== EXERCISE INPUT ==

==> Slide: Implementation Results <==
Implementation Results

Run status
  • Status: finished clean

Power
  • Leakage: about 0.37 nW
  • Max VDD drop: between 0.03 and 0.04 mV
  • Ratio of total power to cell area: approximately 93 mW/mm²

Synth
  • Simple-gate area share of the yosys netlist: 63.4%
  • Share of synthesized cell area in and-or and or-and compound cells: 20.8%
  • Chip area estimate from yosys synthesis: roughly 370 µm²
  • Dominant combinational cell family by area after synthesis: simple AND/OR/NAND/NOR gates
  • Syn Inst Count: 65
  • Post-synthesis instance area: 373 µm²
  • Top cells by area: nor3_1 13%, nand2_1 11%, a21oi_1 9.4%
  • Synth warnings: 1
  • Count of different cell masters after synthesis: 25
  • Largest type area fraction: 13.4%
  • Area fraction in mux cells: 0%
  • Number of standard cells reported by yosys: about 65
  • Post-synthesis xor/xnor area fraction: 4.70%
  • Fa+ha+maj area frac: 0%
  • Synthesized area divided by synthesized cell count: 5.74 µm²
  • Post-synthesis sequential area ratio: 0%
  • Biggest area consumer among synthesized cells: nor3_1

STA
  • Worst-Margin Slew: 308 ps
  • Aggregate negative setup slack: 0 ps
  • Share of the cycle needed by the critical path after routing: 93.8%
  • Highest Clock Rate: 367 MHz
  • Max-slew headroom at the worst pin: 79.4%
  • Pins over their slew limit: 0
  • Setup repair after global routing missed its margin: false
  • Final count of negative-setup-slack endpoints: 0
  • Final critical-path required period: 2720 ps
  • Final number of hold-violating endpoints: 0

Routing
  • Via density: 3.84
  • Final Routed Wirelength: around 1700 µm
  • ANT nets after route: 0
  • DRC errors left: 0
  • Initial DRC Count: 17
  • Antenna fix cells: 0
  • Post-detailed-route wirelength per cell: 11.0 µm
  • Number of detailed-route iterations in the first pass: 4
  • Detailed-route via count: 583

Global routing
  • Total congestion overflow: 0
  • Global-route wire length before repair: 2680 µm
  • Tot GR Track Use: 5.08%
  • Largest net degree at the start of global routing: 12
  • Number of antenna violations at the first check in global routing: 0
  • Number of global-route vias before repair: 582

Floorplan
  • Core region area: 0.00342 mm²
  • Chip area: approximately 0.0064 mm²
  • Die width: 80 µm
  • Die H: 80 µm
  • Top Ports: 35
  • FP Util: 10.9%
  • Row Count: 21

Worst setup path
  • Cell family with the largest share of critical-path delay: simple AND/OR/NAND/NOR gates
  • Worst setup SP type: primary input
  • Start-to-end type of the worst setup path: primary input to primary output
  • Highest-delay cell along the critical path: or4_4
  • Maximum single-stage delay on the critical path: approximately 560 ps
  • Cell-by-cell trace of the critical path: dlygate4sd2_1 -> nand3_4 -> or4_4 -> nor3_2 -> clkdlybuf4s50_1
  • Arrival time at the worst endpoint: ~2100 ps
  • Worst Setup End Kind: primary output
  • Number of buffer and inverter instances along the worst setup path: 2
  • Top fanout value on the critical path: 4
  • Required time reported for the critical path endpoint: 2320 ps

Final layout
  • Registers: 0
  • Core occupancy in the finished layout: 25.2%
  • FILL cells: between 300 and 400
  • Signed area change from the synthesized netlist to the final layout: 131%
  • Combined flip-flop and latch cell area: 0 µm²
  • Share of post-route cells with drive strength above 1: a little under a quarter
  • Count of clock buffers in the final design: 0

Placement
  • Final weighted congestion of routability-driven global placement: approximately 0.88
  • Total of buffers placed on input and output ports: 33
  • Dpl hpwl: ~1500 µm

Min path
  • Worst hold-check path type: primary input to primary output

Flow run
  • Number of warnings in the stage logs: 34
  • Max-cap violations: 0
[./design.v]
module ATM(
	input clk,
	input incard,
	input language,
	input [3:0] password,
	input [1:0] operation,
	input [5:0] amount,
	input [1:0] confirm,
	input again,
	output reg incorrectpassword,
	output reg nobalance,
	output reg success,
	output reg [5:0] balance);
	localparam [3:0]	S0=4'b0000, 
						S1=4'b0001, 
						S2=4'b0010, 
						S3=4'b0011, 
						S4=4'b0100, 
						S5=4'b0101, 
						S6=4'b0110, 
						S7=4'b0111, 
						S8=4'b1000, 
						correctpass=4'b0110;
	reg [3:0]	currentstate,
				nextstate;
	reg [5:0] bal;
initial 
		begin
		currentstate = S0;
		bal=6'b110000;
		nobalance=0;
        success=0;
        incorrectpassword=0;
		end
always @(posedge clk)
	begin
		currentstate <= nextstate ;
	end
 always @(*)
	begin
	case(currentstate)
	S0	:	begin
			if(!incard)
				nextstate=S0;
			else
				nextstate=S1;
			end
	S1	:	begin
			if(!language)
				nextstate = S1;
			else 
				nextstate = S2;
			end
	S2	:	begin
			if(password == correctpass)
				begin
				nextstate = S3;
				incorrectpassword = 1'b0;
				end
			else
				begin
				nextstate = S0;
				incorrectpassword = 1'b1;
				end	
			end
	S3	:	begin
			case (operation)
			2'b00 :		nextstate =S4;
			2'b10 :		nextstate = S5;
			2'b01 :		nextstate = S6;
			default : nextstate = S3;
			endcase
			end
	S4	:	begin
			if(amount)
				nextstate = S7;
			else
				nextstate = S4;
			end
	S5	:	begin
			if(amount && amount < balance)	
					nextstate = S7;
			else
					nextstate = S5;
			end
	S6	:	begin
			if(confirm == 2'b10)
				nextstate = S8;
			else 
				nextstate = S6;
			end
	S7	:	begin
			case (confirm)
			2'b00 : nextstate = S4;
			2'b01 : nextstate = S5;
			2'b11 : nextstate = S8;
			default : nextstate = S7;
			endcase
			end
	S8	: 	begin
			if(again)
				nextstate = S3;
			else
				nextstate = S0;
			end				
	endcase
	end
always @ (*)
	begin
	case (currentstate)
	S2:	begin
		if(password == correctpass)
			incorrectpassword = 0;
		else	
			incorrectpassword = 1;
		end
	S7 : begin
		if(amount && operation == 2'b00)
			bal = bal + amount;
		else if(amount <= bal && operation == 2'b10)
			begin	
				bal = bal - amount;
				nobalance = 0 ;
			end
		else if(amount > bal && operation == 2'b10)
			nobalance = 1;
		else nobalance = 0;
		 end
	S8 : success = 1;
	endcase
	balance = bal;
	end
endmodule
[./run.sh]
#!/bin/bash
# OpenROAD 26Q1-2900-gdf79404cd8, Yosys 0.63+post, stock flow scripts
make -C /OpenROAD-flow-scripts/flow DESIGN_CONFIG=/design/flow/config.mk WORK_HOME=/design/flow/orfs finish
[./config.mk]
export PLATFORM = sky130hd
export DESIGN_NAME = ATM
export DESIGN_NICKNAME = ATM
export VERILOG_FILES = /design/flow/design.v
export SDC_FILE = /design/flow/constraint.sdc
export NUM_CORES = 4
export LEC_CHECK = 1
export CORE_AREA = 10 10 84 84
export DIE_AREA = 0 0 94 94
[./constraint.sdc]
current_design ATM

set clk_period 3.5
set clk_io_pct 0.2

create_clock -name clk0 -period $clk_period [get_ports {clk}]

set non_clock_inputs [all_inputs -no_clocks]
set_input_delay [expr $clk_period * $clk_io_pct] -clock clk0 $non_clock_inputs
set_output_delay [expr $clk_period * $clk_io_pct] -clock clk0 [all_outputs]
==> impl_metrics.yaml <==
# flow metrics
timing:
  tightest_slew_ps: 608
  untimed_endpoints: 19
  report.final.slew_viol_count: 0
  hold_violations: 0
  rsz0062_at_grt: "false"
  min_period_over_period_pct: 96.3
  whs_ps: 2330
  max_freq_mhz: 297
  unclocked_regs: 13
  fin_crit_ps: 3370
  finalSetupViolations: 0
  slew_headroom_pct: 59.3
critical_path:
  crit_type: "primary input to output port"
  critical_path_required_ps: 2800
  cp.arrival_ps: 2670
  start_kind: "primary input"
  cp_cell_sequence: "clkdlybuf4s50_1, buf_4, nor2_1, a211oi_4, buf_4, mux2_2, clkdlybuf4s50_1"
  slowest_stage: "clkdlybuf4s50_1"
  crit_fanout: 5
  path_buffers: 4
  max_stage_delay_ps: 510
  path_delay_family: "buffers and inverters"
  crit_path_end_kind: "output port"
clock_network:
  cts_inserted_buffers: 3
  cts_tree: "done"
  cts_buffer_depth: 2
  cts_root_buffer: "clkbuf_8"
  cts_max_level: 1
  hold_buffers: 0
logic_synthesis:
  ys_warn_count: 20
  numSynthFlops: 17
  ys_chip_area_um2: 1220
  synthDistinctLibCells: 42
  common_cells: "ha_1 (19), inv_1 (18), dlxtn_1 (12)"
  synth_area_um2: 1220
  top_area_share_pct: 19.4
  synth_top_flop_cell: "dlxtn_1"
  edf_count: 0
  most_common_cell: "ha_1"
  avgSynthCellArea_um2: 8.55
  largest_area_cell: "ha_1"
  syn_inst: 143
  async_reset_ff_share_pct: 0
  ys_cells: 143
  synth.area.top_cells: "ha_1 (19%), dlxtn_1 (15%), dfxtp_1 (6.6%), inv_1 (5.5%), mux2i_1 (4.1%)"
outcome:
  outcome: "complete, no violations"
final_layout:
  design_area_um2: 1870
  drive_gt1_share_pct: 23.7
  syn2layout_area_growth_pct: 52.6
  fillers: 541
placed_design:
  portBuffers: 26
  placed_cell_area_um2: 1760
  dp_hpwl_um: 2470
  gp_congestion: 0.903
die:
  dieWidth_um: 94
  row_count: 26
  coreArea_um2: 5200
  die_area_um2: 8840
  fp_util_pct: 23.5
  die_h_um: 94
  pin_count: 27
global_route:
  grt_pass1_wl_um: 5100
  first_global_vias: 1074
  antenna_found_initial: 0
  gr-total-overflow: 0
  grt_max_degree: 14
  grtUsageTotal_pct: 7.01
flow_run:
  cap_violations: 0
  openroad.warnings: 32
routing:
  n_antenna_cell: 0
  avgRoutedWirePerCell_um: 11.0
  antenna_left: 0
  drt_iter0_markers: 30
  drt-pass1-iter-count: 4
  drc: 0
  vias: 1103
  vias_per_cell: 4.12
  totalWireLength_um: 2940
hold_path:
  hold_class: "primary input to output port"
## registers in the layout, summed over array words and instances, names as in the netlist
register and cells:
bal 6, currentstate 4, incorrectpassword 1, nextstate 4, nobalance 1, success 1
## stage by stage
stage               std cells  worst slack [ps]  util [%]  TNS, ps
CTS                       266              28.7      35.3        0
global route              268              19.2      35.8        0
finish                    268               129      35.8        0
detailed placement        261              -247      33.8     -669
global placement          261              -232      33.8     -585
floorplan                 143               892         -        0
==> design/flow/run.sh <==
#!/bin/bash
# OpenROAD 26Q1-2900-gdf79404cd8, Yosys 0.63+post, stock flow scripts
make -C /OpenROAD-flow-scripts/flow DESIGN_CONFIG=/design/flow/config.mk WORK_HOME=/design/flow/orfs finish
==> design/flow/config.mk <==
export PLATFORM = sky130hd
export DESIGN_NAME = busmux
export DESIGN_NICKNAME = busmux
export VERILOG_FILES = /design/flow/design.v
export SDC_FILE = /design/flow/constraint.sdc
export NUM_CORES = 4
export LEC_CHECK = 1
export CORE_UTILIZATION = 30
==> design/flow/constraint.sdc <==
current_design busmux

set clk_period 4.4
set clk_io_pct 0.2

create_clock -name clk0 -period $clk_period [get_ports {i_clk}]

set non_clock_inputs [all_inputs -no_clocks]
set_input_delay [expr $clk_period * $clk_io_pct] -clock clk0 $non_clock_inputs
set_output_delay [expr $clk_period * $clk_io_pct] -clock clk0 [all_outputs]
==> design/flow/design.v <==
module busmux #(
    parameter DATAW = 8
) (
    input  wire               i_clk,
    input  wire               i_rst,
    input  wire               i_stb,
    input  wire               i_we,
    input  wire [7:0]         i_addr,
    input  wire [(DATAW-1):0] i_data,
    output wire               o_ack,
    output wire [(DATAW-1):0] o_data, 
    output wire               o_xor
);
    wire [(DATAW-1):0] r2_data;
    wire [(DATAW-1):0] r3_data;
    wire [(DATAW-1):0] r4_data;
    wire [(DATAW-1):0] r5_data;
    wire              xor2;
    wire              xor3;
    wire              xor4;
    wire              xor5;
    reg               r2_we;
    reg               r3_we;
    reg               r4_we;
    reg               r5_we;
    reg               r_stb;
    reg               r_ack;
    reg [(DATAW-1):0] r_data;
    assign o_ack = r_ack;
    assign o_data = r_data;
    assign o_xor = ^{xor5, xor4, xor3, xor2};
    tworegs r2 (
        .i_clk (i_clk),
        .i_rst (i_rst),
        .i_we  (r2_we),
        .i_addr (i_addr),
        .i_data (i_data),
        .o_data (r2_data),
        .o_xor (xor2)
    );
    threeregs r3 (
        .i_clk (i_clk),
        .i_rst (i_rst),
        .i_we  (r3_we),
        .i_addr (i_addr),
        .i_data (i_data),
        .o_data (r3_data),
        .o_xor (xor3)
    );
    fourregs r4 (
        .i_clk (i_clk),
        .i_rst (i_rst),
        .i_we  (r4_we),
        .i_addr (i_addr),
        .i_data (i_data),
        .o_data (r4_data),
        .o_xor (xor4)
    );
    fiveregs r5 (
        .i_clk (i_clk),
        .i_rst (i_rst),
        .i_we  (r5_we),
        .i_addr (i_addr),
        .i_data (i_data),
        .o_data (r5_data),
        .o_xor (xor5)
    );
    always @(posedge i_clk) begin
        if (i_stb && i_we) begin
            r2_we <= (i_addr[6:4]==3'h0);
            r3_we <= (i_addr[6:4]==3'h1);
            r4_we <= (i_addr[6:4]==3'h2);
            r5_we <= (i_addr[6:4]==3'h3);
        end else begin
            r2_we <= 1'b0;
            r3_we <= 1'b0;
            r4_we <= 1'b0;
            r5_we <= 1'b0;
        end
    end
    always @(posedge i_clk) begin
        case(i_addr[6:4])
        3'h0:    r_data <= r2_data;
        3'h1:    r_data <= r3_data;
        3'h2:    r_data <= r4_data;
        default: r_data <= r5_data;
        endcase
    end   
    always @(posedge i_clk) begin
        r_stb <= i_stb;
    end
    always @(posedge i_clk) begin
        if (!r_ack) begin
            r_ack <= r_stb;
        end else begin
            r_ack <= 1'b0;
        end
    end
endmodule
module fiveregs #(
    parameter DATAW = 8
) (
    input  wire               i_clk,
    input  wire               i_rst,
    input  wire               i_we,
    input  wire [7:0]         i_addr,
    input  wire [(DATAW-1):0] i_data,
    output wire [(DATAW-1):0] o_data,
    output wire               o_xor
);
    reg [(DATAW-1):0] reg0;
    reg [(DATAW-1):0] reg1;
    reg [(DATAW-1):0] reg2;
    reg [(DATAW-1):0] reg3;
    reg [(DATAW-1):0] reg4;
    reg [(DATAW-1):0] r_data;
    assign o_data[(DATAW-1):0] = r_data[(DATAW-1):0];
    assign o_xor = ^{reg4, reg3, reg2, reg1, reg0};
    always @(posedge i_clk) begin
        if (i_rst) begin
            reg0 <= 32'h0;
            reg1 <= 32'h0;
            reg2 <= 32'h0;
            reg3 <= 32'h0;
            reg4 <= 32'h0;
        end
        else if (i_we) begin
            case(i_addr[2:0])
            3'h0: reg0 <= i_data;
            3'h1: reg1 <= i_data;
            3'h2: reg2 <= i_data;
            3'h3: reg3 <= i_data;
            3'h4: reg4 <= i_data;
            default: begin end
            endcase
        end
    end
    always @(posedge i_clk) begin
        case(i_addr[2:0])
        3'h0:    r_data <= reg0;
        3'h1:    r_data <= reg1;
        3'h2:    r_data <= reg2;
        3'h3:    r_data <= reg3;
        default: r_data <= reg4;
        endcase
    end
endmodule
module fourregs #(
    parameter DATAW = 8
) (
    input  wire               i_clk,
    input  wire               i_rst,
    input  wire               i_we,
    input  wire [7:0]         i_addr,
    input  wire [(DATAW-1):0] i_data,
    output wire [(DATAW-1):0] o_data,
    output wire               o_xor
);
    reg [(DATAW-1):0] reg0;
    reg [(DATAW-1):0] reg1;
    reg [(DATAW-1):0] reg2;
    reg [(DATAW-1):0] reg3;
    reg [(DATAW-1):0] r_data;
    assign o_data[(DATAW-1):0] = r_data[(DATAW-1):0];
    assign o_xor = ^{reg3, reg2, reg1, reg0};
    always @(posedge i_clk) begin
        if (i_rst) begin
            reg0 <= 32'h0;
            reg1 <= 32'h0;
            reg2 <= 32'h0;
            reg3 <= 32'h0;
        end
        else if (i_we) begin
            case(i_addr[1:0])
            2'h0: reg0 <= i_data;
            2'h1: reg1 <= i_data;
            2'h2: reg2 <= i_data;
            2'h3: reg3 <= i_data;
            default: begin end
            endcase
        end
    end
    always @(posedge i_clk) begin
        case(i_addr[1:0])
        2'h0:    r_data <= reg0;
        2'h1:    r_data <= reg1;
        2'h2:    r_data <= reg2;
        default: r_data <= reg3;
        endcase
    end
endmodule
module threeregs #(
    parameter DATAW = 8
) (
    input  wire               i_clk,
    input  wire               i_rst,
    input  wire               i_we,
    input  wire [7:0]         i_addr,
    input  wire [(DATAW-1):0] i_data,
    output wire [(DATAW-1):0] o_data,
    output wire               o_xor
);
    reg [(DATAW-1):0] reg0;
    reg [(DATAW-1):0] reg1;
    reg [(DATAW-1):0] reg2;
    reg [(DATAW-1):0] r_data;
    assign o_data[(DATAW-1):0] = r_data[(DATAW-1):0];
    assign o_xor = ^{reg2, reg1, reg0};
    always @(posedge i_clk) begin
        if (i_rst) begin
            reg0 <= 32'h0;
            reg1 <= 32'h0;
            reg2 <= 32'h0;
        end
        else if (i_we) begin
            case(i_addr[1:0])
            2'h0: reg0 <= i_data;
            2'h1: reg1 <= i_data;
            2'h2: reg2 <= i_data;
            default: begin end
            endcase
        end
    end
    always @(posedge i_clk) begin
        case(i_addr[1:0])
        2'h0:    r_data <= reg0;
        2'h1:    r_data <= reg1;
        default: r_data <= reg2;
        endcase
    end
endmodule
module tworegs #(
    parameter DATAW = 8
) (
    input  wire               i_clk,
    input  wire               i_rst,
    input  wire               i_we,
    input  wire [7:0]         i_addr,
    input  wire [(DATAW-1):0] i_data,
    output wire [(DATAW-1):0] o_data,
    output wire               o_xor
);
    reg [(DATAW-1):0] reg0;
    reg [(DATAW-1):0] reg1;
    reg [(DATAW-1):0] r_data;
    assign o_data[(DATAW-1):0] = r_data[(DATAW-1):0];
    assign o_xor = ^{reg1, reg0};
    always @(posedge i_clk) begin
        if (i_rst) begin
            reg0 <= 32'h0;
            reg1 <= 32'h0;
        end
        else if (i_we) begin
            case(i_addr[0])
            2'h0: reg0 <= i_data;
            2'h1: reg1 <= i_data;
            default: begin end
            endcase
        end
    end
    always @(posedge i_clk) begin
        case(i_addr[0])
        2'h0:    r_data <= reg0;
        default: r_data <= reg1;
        endcase
    end
endmodule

===

* **EXERCISE DESCRIPTION**: Return, exactly as they stand, the lines from the start of the records above through the line with "compound cells: 20.8%", both ends included, and no other lines.

* **WORKED SOLUTION**:
==> Slide: Implementation Results <==
Implementation Results

Run status
  • Status: finished clean

Power
  • Leakage: about 0.37 nW
  • Max VDD drop: between 0.03 and 0.04 mV
  • Ratio of total power to cell area: approximately 93 mW/mm²

Synth
  • Simple-gate area share of the yosys netlist: 63.4%
  • Share of synthesized cell area in and-or and or-and compound cells: 20.8%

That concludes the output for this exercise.